Bacillus anthracis is the etiologic agent of anthrax. The bacterium is surrounded by a capsule entirely assembled from gamma (g)-linked D-glutamic acid (gDPGA). The polymer is produced immediately following spore germination and is a considerable obstacle to the immune system. Previous studies have indicated that monoclonal antibodies (mAbs) reactive with the bacterial capsule are effective reagents for antimicrobial therapy and immunodiagnosis; both applications have tremendous potential in the field of bio-defense. gDPGA is a unique antigen; some of its characteristics include high molecular weight, resistance to degradation, negative charge, and repeating subunits.
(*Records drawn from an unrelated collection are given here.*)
From an optimization exercise on the open Yosys and OpenROAD flow, aimed at small area, a short achievable clock period and few clock cycles per item; shortcuts taken in it are not production practice. Function was checked by simulation only, so behaviour that the tests miss may differ from the original. No activity file was given, so power comes from the tool's default toggle rates.

### design.v
module axi_block_bridge #(
  parameter int ADDR_WIDTH     = 64,
  parameter int AXI_DATA_WIDTH = 64,
  parameter int BLOCK_WIDTH    = 512
) (
  input  logic                        clk,
  input  logic                        arstn,
  input  logic                        i_start_read,
  input  logic                        i_start_write,
  input  logic [ADDR_WIDTH-1:0]       i_addr,
  input  logic [BLOCK_WIDTH-1:0]      i_data_block,
  output logic [BLOCK_WIDTH-1:0]      o_data_block,
  output logic                        o_read_last,
  output logic                        o_b_resp,
  output logic                        o_bus_error,
  output logic [ADDR_WIDTH-1:0]       m_araddr,
  output logic [7:0]                  m_arlen,
  output logic [2:0]                  m_arsize,
  output logic [1:0]                  m_arburst,
  output logic                        m_arvalid,
  input  logic                        m_arready,
  input  logic [AXI_DATA_WIDTH-1:0]   m_rdata,
  input  logic [1:0]                  m_rresp,
  input  logic                        m_rlast,
  input  logic                        m_rvalid,
  output logic                        m_rready,
  output logic [ADDR_WIDTH-1:0]       m_awaddr,
  output logic [7:0]                  m_awlen,
  output logic [2:0]                  m_awsize,
  output logic [1:0]                  m_awburst,
  output logic                        m_awvalid,
  input  logic                        m_awready,
  output logic [AXI_DATA_WIDTH-1:0]   m_wdata,
  output logic [AXI_DATA_WIDTH/8-1:0] m_wstrb,
  output logic                        m_wlast,
  output logic                        m_wvalid,
  input  logic                        m_wready,
  input  logic [1:0]                  m_bresp,
  input  logic                        m_bvalid,
  output logic                        m_bready
);
  localparam int BEATS = BLOCK_WIDTH / AXI_DATA_WIDTH;
  localparam int CNT_W = (BEATS > 1) ? $clog2(BEATS) : 1;
  localparam int OFF_W = $clog2(BLOCK_WIDTH / 8);
  localparam logic [CNT_W-1:0] LAST_BEAT = CNT_W'(BEATS - 1);
  localparam logic [7:0]       AX_LEN    = 8'(BEATS - 1);
  localparam logic [2:0]       AX_SIZE   = 3'($clog2(AXI_DATA_WIDTH / 8));
  typedef enum logic [2:0] {S_IDLE, S_AR, S_R, S_AW, S_W, S_B, S_DONE} state_e;
  state_e                                    state_q, state_d;
  logic [ADDR_WIDTH-1:0]                     addr_q;
  logic [BLOCK_WIDTH-1:0]                    wbuf_q;
  logic [BEATS-1:0][AXI_DATA_WIDTH-1:0]      rblk_q;
  logic [CNT_W-1:0]                          cnt_q;
  logic                                      is_wr_q;
  logic                                      accept, r_hs, w_hs;
  assign accept = (state_q == S_IDLE) && (i_start_write || i_start_read);
  assign r_hs   = m_rvalid && m_rready;
  assign w_hs   = m_wvalid && m_wready;
  always_ff @(posedge clk or negedge arstn) begin
    if (!arstn) state_q <= S_IDLE;
    else        state_q <= state_d;
  end
  always_comb begin
    state_d     = state_q;
    m_arvalid   = 1'b0;
    m_rready    = 1'b0;
    m_awvalid   = 1'b0;
    m_wvalid    = 1'b0;
    m_bready    = 1'b0;
    o_read_last = 1'b0;
    o_b_resp    = 1'b0;
    unique case (state_q)
      S_IDLE: begin
        if (i_start_write)     state_d = S_AW;
        else if (i_start_read) state_d = S_AR;
      end
      S_AR: begin
        m_arvalid = 1'b1;
        if (m_arready) state_d = S_R;
      end
      S_R: begin
        m_rready = 1'b1;
        if (m_rvalid && cnt_q == LAST_BEAT) state_d = S_DONE;
      end
      S_AW: begin
        m_awvalid = 1'b1;
        if (m_awready) state_d = S_W;
      end
      S_W: begin
        m_wvalid = 1'b1;
        if (m_wready && cnt_q == LAST_BEAT) state_d = S_B;
      end
      S_B: begin
        m_bready = 1'b1;
        if (m_bvalid) state_d = S_DONE;
      end
      S_DONE: begin
        o_read_last = !is_wr_q;
        o_b_resp    = is_wr_q;
        state_d     = S_IDLE;
      end
      default: state_d = S_IDLE;
    endcase
  end
  always_ff @(posedge clk or negedge arstn) begin
    if (!arstn) begin
      addr_q  <= '0;
      wbuf_q  <= '0;
      cnt_q   <= '0;
      is_wr_q <= 1'b0;
    end else begin
      if (accept) begin
        addr_q  <= {i_addr[ADDR_WIDTH-1:OFF_W], {OFF_W{1'b0}}};
        is_wr_q <= i_start_write;
        cnt_q   <= '0;
        if (i_start_write) wbuf_q <= i_data_block;
      end
      if (r_hs || w_hs) cnt_q <= cnt_q + CNT_W'(1);
      if (w_hs) wbuf_q <= wbuf_q >> AXI_DATA_WIDTH;
    end
  end
  always_ff @(posedge clk or negedge arstn) begin
    if (!arstn)    rblk_q        <= '0;
    else if (r_hs) rblk_q[cnt_q] <= m_rdata;
  end
  assign o_data_block = rblk_q;
  assign m_araddr  = addr_q;
  assign m_arlen   = AX_LEN;
  assign m_arsize  = AX_SIZE;
  assign m_arburst = 2'b01;
  assign m_awaddr  = addr_q;
  assign m_awlen   = AX_LEN;
  assign m_awsize  = AX_SIZE;
  assign m_awburst = 2'b01;
  assign m_wdata   = wbuf_q[AXI_DATA_WIDTH-1:0];
  assign m_wstrb   = '1;
  assign m_wlast   = (state_q == S_W) && (cnt_q == LAST_BEAT);
  logic err_q;
  logic b_hs;
  assign b_hs = m_bvalid && m_bready;
  always_ff @(posedge clk or negedge arstn) begin
    if (!arstn) err_q <= 1'b0;
    else if ((r_hs && m_rresp != 2'b00) || (b_hs && m_bresp != 2'b00)) err_q <= 1'b1;
  end
  assign o_bus_error = err_q;
  logic unused_in;
  assign unused_in = &{1'b0, m_rlast, i_addr[OFF_W-1:0], m_rresp, m_bresp};
endmodule
Source: an optimization exercise on an open RTL-to-GDS flow (aim: small area). Production flows keep margins and buffers that such runs may drop.
Function was not checked in any run shown here: the RTL went through the layout flow alone.

## flow/design.v (module list and top-level ports; edited modules follow where they fit)
// module complex_butterfly_bfp: 3693 lines
// module bfa: 4 lines
// module bha: 4 lines
module complex_butterfly_bfp #(
  parameter int IWL1    = 16,
  parameter int IWL2    = 16,
  parameter int OWL     = 16,
  parameter int LATENCY = 4,
  parameter int EXPW    = 5
) (
  input  logic            clk,
  input  logic            rst,
  input  logic            strb_in,
  input  logic [1:0]      mode,
  input  logic [IWL1-1:0] din1_re,
  input  logic [IWL1-1:0] din1_im,
  input  logic [IWL2-1:0] din2_re,
  input  logic [IWL2-1:0] din2_im,
  input  logic [IWL1-1:0] din3_re,
  input  logic [IWL1-1:0] din3_im,
  input  logic            stage_clr,
  input  logic            frame_start,
  output logic [OWL-1:0]  dout1_re,
  output logic [OWL-1:0]  dout1_im,
  output logic [OWL-1:0]  dout2_re,
  output logic [OWL-1:0]  dout2_im,
  output logic            strb_out,
  output logic            sat_out,
  output logic            grow,
  output logic [EXPW-1:0] blk_exp,
  output logic            busy,
  output logic            clr_err
);
  // ...
==> flow/flow/run.sh <==
#!/bin/bash
set -euo pipefail
export BUFFER_PORTS_ARGS="-buffer_cell sky130_fd_sc_hd__buf_1"
export RECOVER_POWER=100
bash standard.sh > standard_flow.log 2>&1
==> flow/standard.sh <==
#!/bin/bash
# synth_recipe.tcl (not shown) runs the flow's synth.tcl, then flattens the netlist and writes it again
# the make line also repeats each setting of config.mk as NAME=value (left out here)
make -C /OpenROAD-flow-scripts/flow DESIGN_CONFIG=/design/flow/config.mk WORK_HOME=/design/flow/orfs CLKGATE_MAP_FILE= SYNTH_SCRIPT=/design/flow/synth_recipe.tcl "${@:-finish}"
==> flow/config.mk <==
export PLATFORM = sky130hd
export DESIGN_NAME = complex_butterfly_bfp
export DESIGN_NICKNAME = complex_butterfly_bfp
export VERILOG_FILES = /design/flow/design.v
export SDC_FILE = /design/flow/constraint.sdc
export NUM_CORES = 4
export LEC_CHECK = 0
export ABC_AREA = 1
export CAP_MARGIN = 0
export CORE_MARGIN = 2
export CORE_UTILIZATION = 40
export SLEW_MARGIN = 0
export SYNTH_HIERARCHICAL = 1
export SYNTH_MINIMUM_KEEP_SIZE = 0
==> flow/constraint.sdc <==
create_clock -name core_clock -period 11.0 [get_ports {clk}]
set_input_delay 2.2000 -clock core_clock [delete_from_list [all_inputs] [get_ports {clk}]]
set_output_delay 2.2000 -clock core_clock [all_outputs]
set_load 0.01 [all_outputs]
==> flow_metrics.tcl, run 1 <==
set metrics [dict create \
    status "failed layout checks" \
    so_faults "max-capacitance violations, max-slew violations" \
    reg2reg_slack_ns 2.45 \
    layout.nonclk_buf_share_pct 4.21 \
    cp.arrival_ns 9.76 \
    synth_most_common_cell "fa_1" \
    crit_fanout 23 \
    cts_made_buffers 27 \
    cap_violations 3 \
    cp_num_cells 27 \
    syn_area_sq_mm 0.0320 \
    cts_resized 0 \
    crit_slowest_cell "o21ai_2" \
    hpwl_mm 78.2 \
    clock_latency_ns 0.53 \
    synth_edf_count 0 \
    synth.distinct_cells 44 \
    dp_slack_ns 1.40 \
    drtIter0Drc 2722 \
    cpLargestDelayFamily "adder cells" \
    die_height_um 287 \
    ys_warn_count 7 \
    synth_mux_area_share_pct 0.0313 \
    layout_commonest_cell "fa_1" \
    grt_pass1_wl_mm 158 \
    cp.required_ns 11.39 \
    grt_use_met2_pct 38.1 \
    inverters_excl_clock 235 \
    first_pass_iters 6 \
    synth_commonest_cells "534 x fa_1, 527 x xor2_1, 462 x o22ai_1" \
    slew_violations 201 \
]
From an optimization exercise on the open Yosys and OpenROAD flow, aimed at small area, a short achievable clock period and few clock cycles per item; shortcuts taken in it are not production practice. RTL that was checked went through simulation tests only; none was proved equivalent to the original. Power figures rest on the tool's default switching activity, not on a simulated workload.

// cpu_top
module cpu_top #(
    parameter int inst_addr_w = 8
) (
    input  wire                     clk,
    input  wire                     rst_n,
    input  wire [data_w-1:0]        inst_rdata,
    input  wire [data_w-1:0]        data_rdata,
    output logic [inst_addr_w-1:0]  inst_addr,
    output logic [data_addr_w-1:0]  data_addr,
    output logic [data_w-1:0]       data_wdata,
    output logic                    data_we,
    output logic                    io_stall
);
    logic              i_valid;
    logic              d_valid;
    logic              d_stall;      
    logic [pc_w-1:0]   d_btgt;
    logic [data_w-1:0] ir;
    logic              e_valid;
    logic [data_w-1:0] e_a;
    logic [data_w-1:0] e_b;
    logic [pc_w-1:0]   e_addr;
    logic [pc_w-1:0]   e_btgt;
    logic              e_writes;
    logic [3:0]        e_wd;
    logic              e_alu;
    logic              e_sub;
    logic              e_slt;
    logic              e_load;
    logic              e_mult;
    logic              e_beq;
    logic              w_we;
    logic [3:0]        w_rd;
    logic              w_load;
    logic              w_mult;
    logic [data_w-1:0] w_res;
    logic              stall_q;
    logic              we_q;
    logic              redirect;
    logic              hz_i;
    logic              jump_i;
    logic              beq_self_i;
    logic [pc_w-1:0]   jump_pc_i;
    logic [pc_w-1:0]   btgt_i;       
    logic [2:0]        opc_i;
    logic              i_reads_rs;
    logic              i_reads_rt;
    logic              d_late;
    assign opc_i      = inst_rdata[15:13];
    assign beq_self_i = (opc_i == op_beq) && (inst_rdata[12:9] == inst_rdata[8:5]);
    assign jump_i     = i_valid && ((opc_i == op_jump) || beq_self_i);
    assign btgt_i     = inst_addr + {{3{inst_rdata[4]}}, inst_rdata[4:0]};
    assign jump_pc_i  = beq_self_i ? btgt_i : inst_rdata[7:0];
    assign i_reads_rs = (opc_i <= op_store) || ((opc_i == op_beq) && !beq_self_i);
    assign i_reads_rt = (opc_i != op_load) && i_reads_rs;
    assign hz_i = i_valid && d_late && !redirect &&
  ...
Size in the first run: about 68 I/O pins.
==> flow/config.mk <==
export PLATFORM = sky130hd
export DESIGN_NAME = cpu_top
export DESIGN_NICKNAME = cpu_top
export VERILOG_FILES = /design/flow/design.v
export SDC_FILE = /design/flow/constraint.sdc
export NUM_CORES = 4
export LEC_CHECK = 0
export CAP_MARGIN = 20
export CORE_MARGIN = 2
export CORE_UTILIZATION = 40
export SLEW_MARGIN = 20
==> flow/constraint.sdc <==
create_clock -name core_clock -period 10.0 [get_ports {clk}]
set_input_delay 2.0000 -clock core_clock [delete_from_list [all_inputs] [get_ports {clk}]]
set_output_delay 2.0000 -clock core_clock [all_outputs]
set_load 0.01 [all_outputs]
standard.sh (not shown) runs the stock make flow with config.mk's settings and CLKGATE_MAP_FILE= SYNTH_SCRIPT=/design/flow/synth_recipe.tcl, a recipe that flattens the netlist after the stock synthesis.
==> flow/flow/run.sh <==
#!/bin/bash
# Standard layout, with timing repair aiming below the clock period: the
# repair steps treat any path with less than SETUP_SLACK_MARGIN ns of slack
# as failing, so they keep improving the paths past the 10 ns constraint.
cp standard.sh standard.sh.txt
cp config.mk config.mk.txt
export SETUP_SLACK_MARGIN=7
export TNS_END_PERCENT=0
bash standard.sh > standard.log 2>&1
Testbench counts at the start, summed over its fixed seeds: cycles 60,777, instrs 50,571.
The work presented in this dissertation was carried out to more fully understand how mAbs interact with gDPGA. We determined that binding may occur in a stereo-selective manner, despite the repetitious character of the polymer. Transfer of a murine IgG3 anti-gDPGA variable region to human IgG1-4 constant domains resulted in severe binding alterations. Affinity maturation of a gDPGA-reactive mAb F26G3 facilitated the assessment of subclass and binding attributes as independent variables. These studies highlighted the importance of capsular reactivity to protection. Finally, the function of murine IgG3-specific post-translational modifications were examined. Deglycosylation altered the fundamental capsular reactivity of murine IgG3. Together, the results indicate that mAb:gDPGA interactions are surprisingly complex. Murine IgG3 anti-gDPGA mAbs retain characteristics not observed in any other murine or human antibody; suggesting a purposeful mechanism to manage encapsulated pathogens.